--- START ---

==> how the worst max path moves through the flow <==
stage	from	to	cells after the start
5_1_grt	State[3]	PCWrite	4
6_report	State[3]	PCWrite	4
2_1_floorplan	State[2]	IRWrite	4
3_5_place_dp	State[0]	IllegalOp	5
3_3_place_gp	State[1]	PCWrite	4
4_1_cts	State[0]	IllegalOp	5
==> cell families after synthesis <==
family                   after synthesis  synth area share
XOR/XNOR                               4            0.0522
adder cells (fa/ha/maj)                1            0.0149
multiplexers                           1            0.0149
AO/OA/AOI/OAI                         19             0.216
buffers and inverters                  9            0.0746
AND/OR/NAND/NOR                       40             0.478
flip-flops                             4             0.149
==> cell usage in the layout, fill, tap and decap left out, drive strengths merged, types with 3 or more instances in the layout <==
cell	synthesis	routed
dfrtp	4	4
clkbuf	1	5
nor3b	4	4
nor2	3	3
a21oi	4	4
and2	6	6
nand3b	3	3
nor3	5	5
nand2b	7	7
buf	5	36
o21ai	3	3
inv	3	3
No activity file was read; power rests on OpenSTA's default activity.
## src/rtl/snake_pkg.sv

```systemverilog
// Shared types for the snake head stepper: headings, FSM states, reversal helpers.
// Latency: n/a (types and pure functions only).
// Backpressure: n/a.
package snake_pkg;

    typedef enum logic [1:0] {
        DIR_UP    = 2'b00,
        DIR_DOWN  = 2'b01,
        DIR_RIGHT = 2'b10,
        DIR_LEFT  = 2'b11
    } dir_t;

    typedef enum logic [1:0] {
        ST_IDLE = 2'd0,
        ST_RUN  = 2'd1,
        ST_OVER = 2'd2
    } state_t;

    function automatic dir_t opposite(input dir_t d);
        dir_t r;
        r = DIR_DOWN;
        case (d)
            DIR_UP:    r = DIR_DOWN;
            DIR_DOWN:  r = DIR_UP;
            DIR_RIGHT: r = DIR_LEFT;
            DIR_LEFT:  r = DIR_RIGHT;
            default:   r = DIR_DOWN;
        endcase
        return r;
    endfunction

    // A snake may not fold back onto itself in a single step.
    function automatic logic is_reversal(input dir_t cur, input dir_t req);
        return (req == opposite(cur));
    endfunction

endpackage

```

## src/rtl/snake_tick_gen.sv

```systemverilog
// Step-rate divider: raises tick on every TICK_DIV-th enabled cycle.
// Latency: tick is combinational from the count; count advances one per enabled cycle.
// Backpressure: en low freezes the count; clr zeroes it and masks tick that cycle.
module snake_tick_gen #(
    parameter int TICK_DIV = 5_000_000
) (
    input  logic clk,
    input  logic rst_n,
    input  logic en,
    input  logic clr,
    output logic tick
);

    localparam int CW = (TICK_DIV > 1) ? $clog2(TICK_DIV) : 1;
    localparam logic [CW-1:0] LAST = CW'(TICK_DIV - 1);
    localparam logic [CW-1:0] ONE  = CW'(1);

    logic [CW-1:0] cnt;

    assign tick = en && !clr && (cnt == LAST);

    always_ff @(posedge clk or negedge rst_n) begin
        if (!rst_n) begin
            cnt <= '0;
        end else if (clr) begin
            cnt <= '0;
        end else if (en) begin
            cnt <= (cnt == LAST) ? '0 : cnt + ONE;
        end
    end

endmodule

```

## src/rtl/snake_head_step.sv

```systemverilog
// Snake head position stepper with IDLE/RUN/OVER control; SNAKE_WRAP_EN makes walls wrap.
// Latency: head/heading/move_pulse update on the tick edge; game_over rises the cycle after a wall hit.
// Backpressure: pause freezes the step counter in RUN; start always restarts from centre.
module snake_head_step #(
    parameter int GRID_W   = 32,
    parameter int GRID_H   = 24,
    parameter int TICK_DIV = 5_000_000
) (
    input  logic                      clk,
    input  logic                      rst_n,
    input  logic                      start,
    input  logic                      pause,
    input  logic [1:0]                direction,
    output logic [$clog2(GRID_W)-1:0] head_x,
    output logic [$clog2(GRID_H)-1:0] head_y,
    output logic                      move_pulse,
    output logic                      game_over,
    output logic [1:0]                heading
);

    import snake_pkg::*;

    localparam int XW = $clog2(GRID_W);
    localparam int YW = $clog2(GRID_H);

    localparam logic [XW-1:0] X_MID = XW'(GRID_W / 2);
    localparam logic [XW-1:0] X_MAX = XW'(GRID_W - 1);
    localparam logic [XW-1:0] X_ONE = XW'(1);
    localparam logic [YW-1:0] Y_MID = YW'(GRID_H / 2);
    localparam logic [YW-1:0] Y_MAX = YW'(GRID_H - 1);
    localparam logic [YW-1:0] Y_ONE = YW'(1);

`ifdef SNAKE_WRAP_EN
    localparam logic WRAP_EN = 1'b1;
`else
    localparam logic WRAP_EN = 1'b0;
`endif

    state_t        state_q;
    state_t        state_d;
    dir_t          heading_q;
    dir_t          step_dir;
    logic [XW-1:0] x_q;
    logic [XW-1:0] x_step;
    logic [YW-1:0] y_q;
    logic [YW-1:0] y_step;
    logic          pulse_q;
    logic          tick;
    logic          tick_en;
    logic          tick_clr;
    logic          hit_wall;
    logic          move_ok;
    logic          wall_over;

    assign tick_en  = (state_q == ST_RUN) && !pause;
    assign tick_clr = start || (state_q != ST_RUN);

    snake_tick_gen #(
        .TICK_DIV (TICK_DIV)
    ) u_tick (
        .clk   (clk),
        .rst_n (rst_n),
        .en    (tick_en),
        .clr   (tick_clr),
        .tick  (tick)
    );

    always_comb begin
        step_dir = dir_t'(direction);
        if (is_reversal(heading_q, dir_t'(direction))) begin
            step_dir = heading_q;
        end
    end

    // Candidate position; at a wall it is the wrapped cell, used only when wrapping is enabled.
    always_comb begin
        x_step   = x_q;
        y_step   = y_q;
        hit_wall = 1'b0;
        case (step_dir)
            DIR_UP: begin
                if (y_q == '0) begin
                    hit_wall = 1'b1;
                    y_step   = Y_MAX;
                end else begin
                    y_step = y_q - Y_ONE;
                end
            end
            DIR_DOWN: begin
                if (y_q == Y_MAX) begin
                    hit_wall = 1'b1;
                    y_step   = '0;
                end else begin
                    y_step = y_q + Y_ONE;
                end
            end
            DIR_RIGHT: begin
                if (x_q == X_MAX) begin
                    hit_wall = 1'b1;
                    x_step   = '0;
                end else begin
                    x_step = x_q + X_ONE;
                end
            end
            DIR_LEFT: begin
                if (x_q == '0) begin
                    hit_wall = 1'b1;
                    x_step   = X_MAX;
                end else begin
                    x_step = x_q - X_ONE;
                end
            end
            default: begin
                x_step = x_q;
            end
        endcase
    end

    assign move_ok   = WRAP_EN || !hit_wall;
    assign wall_over = !WRAP_EN && hit_wall;

    always_ff @(posedge clk or negedge rst_n) begin
        if (!rst_n) begin
            state_q <= ST_IDLE;
        end else begin
            state_q <= state_d;
        end
    end

    always_comb begin
        state_d = state_q;
        case (state_q)
            ST_IDLE: begin
                if (start) state_d = ST_RUN;
            end
            ST_RUN: begin
                if (start) begin
                    state_d = ST_RUN;
                end else if (tick && wall_over) begin
                    state_d = ST_OVER;
                end
            end
            ST_OVER: begin
                if (start) state_d = ST_RUN;
            end
            default: state_d = ST_IDLE;
        endcase
    end

    // tick is already masked by start, so a restart always beats a coincident step.
    always_ff @(posedge clk or negedge rst_n) begin
        if (!rst_n) begin
            x_q       <= X_MID;
            y_q       <= Y_MID;
            heading_q <= DIR_UP;
            pulse_q   <= 1'b0;
        end else begin
            pulse_q <= 1'b0;
            if (start) begin
                x_q       <= X_MID;
                y_q       <= Y_MID;
                heading_q <= DIR_UP;
            end else if (tick) begin
                heading_q <= step_dir;
                if (move_ok) begin
                    x_q     <= x_step;
                    y_q     <= y_step;
                    pulse_q <= 1'b1;
                end
            end
        end
    end

    always_comb begin
        head_x     = x_q;
        head_y     = y_q;
        heading    = heading_q;
        move_pulse = pulse_q;
        game_over  = (state_q == ST_OVER);
    end

endmodule

```
### src/rtl/fdiv_mul.sv
// Final stage of single-precision division: y = x1 * (1/x2). Aligns x1 and the
// operand special-case info with the reciprocal unit's latency, then multiplies in two stages.
module fdiv_mul #(
    parameter int LAT_INV = 2
) (
    input  logic        clk,
    input  logic        rstn,
    input  logic        in_valid,
    input  logic [31:0] x1,
    input  logic [31:0] x2,
    input  logic [31:0] inv,
    output logic        out_valid,
    output logic [31:0] y,
    output logic        dz,
    output logic        ovf,
    output logic        udf
);

    // Handshake: valid-only pipeline with no backpressure. A slot is live when its
    // valid bit is set; every stage advances every cycle and bubbles pass straight through.

    typedef struct packed {
        logic x2sign;
        logic x1zero;
        logic x1inf;
        logic x2zero;
        logic x2inf;
    } spec_t;

    spec_t       in_spec;
    logic        dl_valid [LAT_INV];
    logic [31:0] dl_x1    [LAT_INV];
    spec_t       dl_spec  [LAT_INV];

    logic        tail_valid;
    logic [31:0] tail_x1;
    spec_t       tail_spec;

    logic        m1_valid;
    logic        m1_sign;
    logic        m1_ssign;
    logic [47:0] m1_p;
    logic [9:0]  m1_exp;
    spec_t       m1_spec;

    logic [9:0]  exp_sum;
    logic [47:0] mant_a;
    logic [47:0] mant_b;

    logic signed [9:0] exp_n;
    logic [22:0] mant_n;
    logic [31:0] y_nxt;
    logic        dz_nxt;
    logic        ovf_nxt;
    logic        udf_nxt;

    always_comb begin
        in_spec.x2sign = x2[31];
        in_spec.x1zero = (x1[30:23] == 8'h00);
        in_spec.x1inf  = (x1[30:23] == 8'hFF);
        in_spec.x2zero = (x2[30:23] == 8'h00);
        in_spec.x2inf  = (x2[30:23] == 8'hFF);
    end

    always_ff @(posedge clk) begin
        if (!rstn) begin
            for (int i = 0; i < LAT_INV; i++) dl_valid[i] <= 1'b0;
        end else begin
            dl_valid[0] <= in_valid;
            for (int i = 1; i < LAT_INV; i++) dl_valid[i] <= dl_valid[i-1];
        end
    end

    always_ff @(posedge clk) begin
        dl_x1[0]   <= x1;
        dl_spec[0] <= in_spec;
        for (int i = 1; i < LAT_INV; i++) begin
            dl_x1[i]   <= dl_x1[i-1];
            dl_spec[i] <= dl_spec[i-1];
        end
    end

    assign tail_valid = dl_valid[LAT_INV-1];
    assign tail_x1    = dl_x1[LAT_INV-1];
    assign tail_spec  = dl_spec[LAT_INV-1];

    assign exp_sum = {2'b00, tail_x1[30:23]} + {2'b00, inv[30:23]} - 10'd127;
    assign mant_a  = {24'd0, 1'b1, tail_x1[22:0]};
    assign mant_b  = {24'd0, 1'b1, inv[22:0]};

    always_ff @(posedge clk) begin
        if (!rstn) m1_valid <= 1'b0;
        else       m1_valid <= tail_valid;
    end

    always_ff @(posedge clk) begin
        if (tail_valid) begin
            m1_sign  <= tail_x1[31] ^ inv[31];
            m1_ssign <= tail_x1[31] ^ tail_spec.x2sign;
            m1_p     <= mant_a * mant_b;
            m1_exp   <= exp_sum;
            m1_spec  <= tail_spec;
        end
    end

    // Product of two [1,2) mantissas lies in [1,4); bit 47 selects the extra shift.
    always_comb begin
        exp_n   = $signed(m1_exp) + $signed({9'd0, m1_p[47]});
        mant_n  = m1_p[47] ? m1_p[46:24] : m1_p[45:23];
        y_nxt   = {m1_sign, exp_n[7:0], mant_n};
        dz_nxt  = 1'b0;
        ovf_nxt = 1'b0;
        udf_nxt = 1'b0;
        if ((m1_spec.x1zero && m1_spec.x2zero) || (m1_spec.x1inf && m1_spec.x2inf)) begin
            y_nxt = 32'h7FC0_0000;
        end else if (m1_spec.x2zero) begin
            y_nxt  = {m1_ssign, 8'hFF, 23'd0};
            dz_nxt = 1'b1;
        end else if (m1_spec.x1inf) begin
            y_nxt = {m1_ssign, 8'hFF, 23'd0};
        end else if (m1_spec.x1zero || m1_spec.x2inf) begin
            y_nxt = {m1_ssign, 31'd0};
        end else if (exp_n >= 10'sd255) begin
            y_nxt   = {m1_sign, 8'hFF, 23'd0};
            ovf_nxt = 1'b1;
        end else if (exp_n <= 10'sd0) begin
            y_nxt   = {m1_sign, 31'd0};
            udf_nxt = 1'b1;
        end
    end

    always_ff @(posedge clk) begin
        if (!rstn) begin
            out_valid <= 1'b0;
            y         <= 32'd0;
            dz        <= 1'b0;
            ovf       <= 1'b0;
            udf       <= 1'b0;
        end else begin
            out_valid <= m1_valid;
            if (m1_valid) begin
                y   <= y_nxt;
                dz  <= dz_nxt;
                ovf <= ovf_nxt;
                udf <= udf_nxt;
            end
        end
    end

endmodule
### config.mk
export PLATFORM = sky130hd
export DESIGN_NAME = fdiv_mul
export DESIGN_NICKNAME = d
export VERILOG_FILES = /design/src/rtl/fdiv_mul.sv
export SDC_FILE = /design/constraint.sdc
export NUM_CORES = 2
export LEC_CHECK = 0
export BUFFER_PORTS_ARGS = -buffer_cell sky130_fd_sc_hd__buf_2
export CAP_MARGIN = 20
export CORE_UTILIZATION = 45
export CTS_CLUSTER_DIAMETER = 80
export DETAILED_ROUTE_END_ITERATION = 8
export PLACE_DENSITY = 0.58
export SLEW_MARGIN = 30
export SYNTH_ARGS = -nofsm -noshare
export SYNTH_HDL_FRONTEND = slang
export SYNTH_SLANG_ARGS = --single-unit
export TNS_END_PERCENT = 20
### constraint.sdc
create_clock -name clk -period 8.6 [get_ports clk]
set_input_delay 0.43 -clock clk [delete_from_list [all_inputs] [get_ports clk]]
set_output_delay 0.43 -clock clk [all_outputs]
set_load 0.1 [all_outputs]
==> results.toml <==
[run_status]
status = "finished, final reports clean"

[cts]
cts_repair_resize_count = 0
cts.sinks = 154
clk_pin_slew_worst_paths_ns = 0.08
post_cts_buffers = 0
cts_tree = "yes"
cts_buffer_depth = 2
insertion_delay_ns = 0.48
cts_root_buffer = "clkbuf_16"
numCtsBuffers = 17
cts-htree-levels = 4

[setup_path]
critical_path_buf_inv_count = 4
rr_worst_depth = 21
crit_fanout = 12
crit_required_ns = 8.83
cpMostUsedCell = "fa_1"
path_depth = 21
slowest_delay_ns = 0.81
start_kind = "register"
crit_slowest_cell = "dfxtp_1"
path_class = "reg -> reg"
crit_arrival_ns = 7.80
path_cells = "buf_4, nand2_1, fa_1, fa_1, inv_1, fa_1, fa_1, fa_1, fa_1, inv_1, fa_1, inv_1, ha_1, a21oi_1, o21ai_0, a31o_2, nor2b_1, nor4_1, nor2_1, a311o_1, o311a_1"
cp-end-kind = "register"
critPathTopFamily = "adder cells"

[logic_synthesis]
ys_ff_latch = 154
netlist.area_leader.share_pct = 41.1
synth-edff-count = 41
synthesis.nets = 3266
yosys-top-cells-area = "fa_1 41%, ha_1 9.9%, dfxtp_1 9.6%"
yosysUniqueCellTypes = 66
yosysSeqAreaShare_pct = 14.9
yosys_most_used_dff = "dfxtp_1"
yosysWarnings = 0
post-synth-top-count-cell = "inv_1"
synthTopCellsByCount = "585 x inv_1, 482 x fa_1, 317 x nand2_1"
async_flop_share_pct = 0
syn_inst = 2499
yosysTopAreaCell = "fa_1"
synth.avg_cell_area_um2 = 9.40
netlist_area_um2 = 23500

[routing]
wirelength_um = 62700
route.vias.total = 16700
drt-vias-per-instance = 5.13
wl_per_cell_um = 19.3
antenna_left = 0
drt-initial-drc-count = 878
drtPass1Iterations = 5
drc = 0

[hold_path]
hold_depth = 1
hp-class = "in -> reg"

[die]
core_area_um2 = 51400
fp-row-count = 83
dieArea_um2 = 53100
start_util_pct = 45.7
die_h_um = 231
die_w_um = 231
ios = 135

[sta]
fin_tns_setup_ns = 0
min_period_ns = 7.56
slew_headroom_pct = 43.5
worst_pin_slew_ns = 0.847
max_freq_ghz = 0.132
hold_viol = 0
finClkSkew_ns = 0.0191
rsz0062_at_grt = "false"
fin_crit_sh_pct = 88.0
setup_viol = 0
finalMaxSlewViolations = 0

[run]
maxCapViolations = 0

[layout]
syn2layout_area_growth_pct = 8.06
drive_above_1_share_pct = 7.44
insertedDiodeCount = 0
finalNetCount = 3320
utilization_pct = 49.4

[global_route]
grt_first_pass_wirelength_um = 100000
groute.usage.overall_pct = 25.2
grt-ovfl-total = 0
grt_max_degree = 43
grt_pass1_vias = 18300
antenna_found_initial = 2

[place]
io_buffers = 111
dp_hpwl_um = 50000
place.gp.congestion = 0.906
==> worst paths after layout <==
| path | from | end | slack (ns) |
|---|---|---|---|
| setup / recovery | dl_x1[0][43]$_DFF_P_ | m1_p[40]$_DFFE_PP_ | 1.04 |
| hold / removal | x1[4] | dl_x1[0][4]$_DFF_P_ | 0.05 |
| setup reg to reg | dl_x1[0][43]$_DFF_P_ | m1_p[40]$_DFFE_PP_ | 1.04 |
| hold reg to reg | dl_x1[0][27]$_DFF_P_ | dl_x1[0][59]$_DFF_P_ | 0.33 |
==> final cells by class <==
cell class | instances | area, µm²
Tap cell | 680 | 851
Clock buffer | 17 | 425
Timing Repair Buffer | 150 | 866
Clock inverter | 15 | 198
Sequential cell | 154 | 3500
Multi-Input combinational cell | 1643 | 17400
Inverter | 587 | 2200
Fill cell | 4872 | 26000
==> flip-flops by register name (all words and copies together) (netlist names) <==
signal / flops
dl_x1: 64
udf: 1
m1_exp: 10
m1_valid: 1
dl_valid: 2
m1_p: 25
m1_ssign: 1
y: 32
m1_sign: 1
dl_spec: 10
m1_spec: 4
out_valid: 1
dz: 1
ovf: 1
==> metrics by stage <==
step | worst slack [ns] | area [µm²] | hold slack (ns) | cells
global route | 0.744 | 25400 | 0.0217 | 3246
finish | 1.04 | 25400 | 0.0473 | 3246
CTS | 1.06 | 25400 | 0.00867 | 3246
floorplan | 1.82 | 23500 | 0.310 | 2499
detailed placement | 0.954 | 24700 | 0.312 | 3212
global placement | 0.986 | 24700 | 0.311 | 3212
==> kinds of logic (layout without fill, tap and decap cells) <==
group	count (synthesis)	after routing	synth area share [%]
and+or+nand+nor	717	717	15.0
buffers and inverters	702	769	11.3
adders and majority gates	668	668	51.0
AOI/OAI and AO/OA	188	188	5.07
DFF	154	154	14.9
xor gates and xnor gates	45	45	1.71
muxes	25	25	1.07
==> what timing repair did <==
| item | 4_1_cts | 5_1_grt |
|---|---|---|
| endpoints found under the hold margin | 2 | 0 |
| hold buffers | 2 | 0 |
| endpoints found under the setup margin | 0 | 0 |
==> routing by layer <==
metal	up-vias	wire length, µm	track usage (%)	part of all wire [%]
met3	91	4680	6.08	7.5
met1	8504	27400	33.6	44
met4	2	1910	9.09	3.1
met5	-	13	0	0.021
met2	495	28700	39.9	46
li1	7561	-	-	-
==> placed cells by master, fill, tap and decap left out, types with 8 or more instances in the layout <==
cell         n
nor2_1      69
buf_4       36
edfxtp_1    41
nor2b_1      9
ha_1       186
nor3_1      11
nand3_1     11
xor2_1      11
o21ai_0     49
inv_1      585
o21bai_1     8
and2_1     247
a21oi_1     57
nand4_1     21
o211ai_1     8
dfxtp_1    112
fa_1       482
a21o_1      20
mux2i_1     24
clkbuf_16   17
xnor2_1     33
nand2_1    317
buf_2      111
Power is not shown: default switching activity piles up to over one toggle a cycle in this logic, so the estimate is an artifact.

--- END ---

#### WHAT NEEDS TO BE DONE
Reproduce exactly the section above that begins at the line containing "create_clock -name clk" and ends at the line containing "hold_depth = 1", leaving out all other lines.

#### SOLUTION
create_clock -name clk -period 8.6 [get_ports clk]
set_input_delay 0.43 -clock clk [delete_from_list [all_inputs] [get_ports clk]]
set_output_delay 0.43 -clock clk [all_outputs]
set_load 0.1 [all_outputs]
==> results.toml <==
[run_status]
status = "finished, final reports clean"

[cts]
cts_repair_resize_count = 0
cts.sinks = 154
clk_pin_slew_worst_paths_ns = 0.08
post_cts_buffers = 0
cts_tree = "yes"
cts_buffer_depth = 2
insertion_delay_ns = 0.48
cts_root_buffer = "clkbuf_16"
numCtsBuffers = 17
cts-htree-levels = 4

[setup_path]
critical_path_buf_inv_count = 4
rr_worst_depth = 21
crit_fanout = 12
crit_required_ns = 8.83
cpMostUsedCell = "fa_1"
path_depth = 21
slowest_delay_ns = 0.81
start_kind = "register"
crit_slowest_cell = "dfxtp_1"
path_class = "reg -> reg"
crit_arrival_ns = 7.80
path_cells = "buf_4, nand2_1, fa_1, fa_1, inv_1, fa_1, fa_1, fa_1, fa_1, inv_1, fa_1, inv_1, ha_1, a21oi_1, o21ai_0, a31o_2, nor2b_1, nor4_1, nor2_1, a311o_1, o311a_1"
cp-end-kind = "register"
critPathTopFamily = "adder cells"

[logic_synthesis]
ys_ff_latch = 154
netlist.area_leader.share_pct = 41.1
synth-edff-count = 41
synthesis.nets = 3266
yosys-top-cells-area = "fa_1 41%, ha_1 9.9%, dfxtp_1 9.6%"
yosysUniqueCellTypes = 66
yosysSeqAreaShare_pct = 14.9
yosys_most_used_dff = "dfxtp_1"
yosysWarnings = 0
post-synth-top-count-cell = "inv_1"
synthTopCellsByCount = "585 x inv_1, 482 x fa_1, 317 x nand2_1"
async_flop_share_pct = 0
syn_inst = 2499
yosysTopAreaCell = "fa_1"
synth.avg_cell_area_um2 = 9.40
netlist_area_um2 = 23500

[routing]
wirelength_um = 62700
route.vias.total = 16700
drt-vias-per-instance = 5.13
wl_per_cell_um = 19.3
antenna_left = 0
drt-initial-drc-count = 878
drtPass1Iterations = 5
drc = 0

[hold_path]
hold_depth = 1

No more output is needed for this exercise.